[RECORDS SHOWN]

**config.mk**
```make
export PLATFORM = sky130hd
export DESIGN_NAME = ss_fault_sup
export DESIGN_NICKNAME = d
export VERILOG_FILES = /design/src/rtl/ss_fault_pkg.sv /design/src/rtl/ss_ramp.sv /design/src/rtl/vsel_mask.sv /design/src/rtl/fault_qual.sv /design/src/rtl/ss_fault_sup.sv
export SDC_FILE = /design/constraint.sdc
export NUM_CORES = 1
export LEC_CHECK = 0
export CORE_ASPECT_RATIO = 0.75
export CORE_UTILIZATION = 50
export DETAILED_ROUTE_END_ITERATION = 10
export DONT_BUFFER_PORTS = 1
export GPL_TIMING_DRIVEN = 0
export PLACE_DENSITY_LB_ADDON = 0.15
export SLEW_MARGIN = 30
export SYNTH_ARGS = -nofsm -noshare
export SYNTH_HDL_FRONTEND = slang
export SYNTH_SLANG_ARGS = --single-unit
```
**constraint.sdc**
```tcl
create_clock -name clk -period 4.3 [get_ports clk]
set_clock_uncertainty 0.1 [all_clocks]
set_input_delay 0.43 -clock clk [delete_from_list [all_inputs] [get_ports clk]]
set_output_delay 0.43 -clock clk [all_outputs]
set_load 0.02 [all_outputs]
```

[/RECORDS SHOWN]

TASK GOAL: Could you retype each record exactly as it appears?

THE ANSWER:
**config.mk**
```make
export PLATFORM = sky130hd
export DESIGN_NAME = ss_fault_sup
export DESIGN_NICKNAME = d
export VERILOG_FILES = /design/src/rtl/ss_fault_pkg.sv /design/src/rtl/ss_ramp.sv /design/src/rtl/vsel_mask.sv /design/src/rtl/fault_qual.sv /design/src/rtl/ss_fault_sup.sv
export SDC_FILE = /design/constraint.sdc
export NUM_CORES = 1
export LEC_CHECK = 0
export CORE_ASPECT_RATIO = 0.75
export CORE_UTILIZATION = 50
export DETAILED_ROUTE_END_ITERATION = 10
export DONT_BUFFER_PORTS = 1
export GPL_TIMING_DRIVEN = 0
export PLACE_DENSITY_LB_ADDON = 0.15
export SLEW_MARGIN = 30
export SYNTH_ARGS = -nofsm -noshare
export SYNTH_HDL_FRONTEND = slang
export SYNTH_SLANG_ARGS = --single-unit
```
**constraint.sdc**
```tcl
create_clock -name clk -period 4.3 [get_ports clk]
set_clock_uncertainty 0.1 [all_clocks]
set_input_delay 0.43 -clock clk [delete_from_list [all_inputs] [get_ports clk]]
set_output_delay 0.43 -clock clk [all_outputs]
set_load 0.02 [all_outputs]
```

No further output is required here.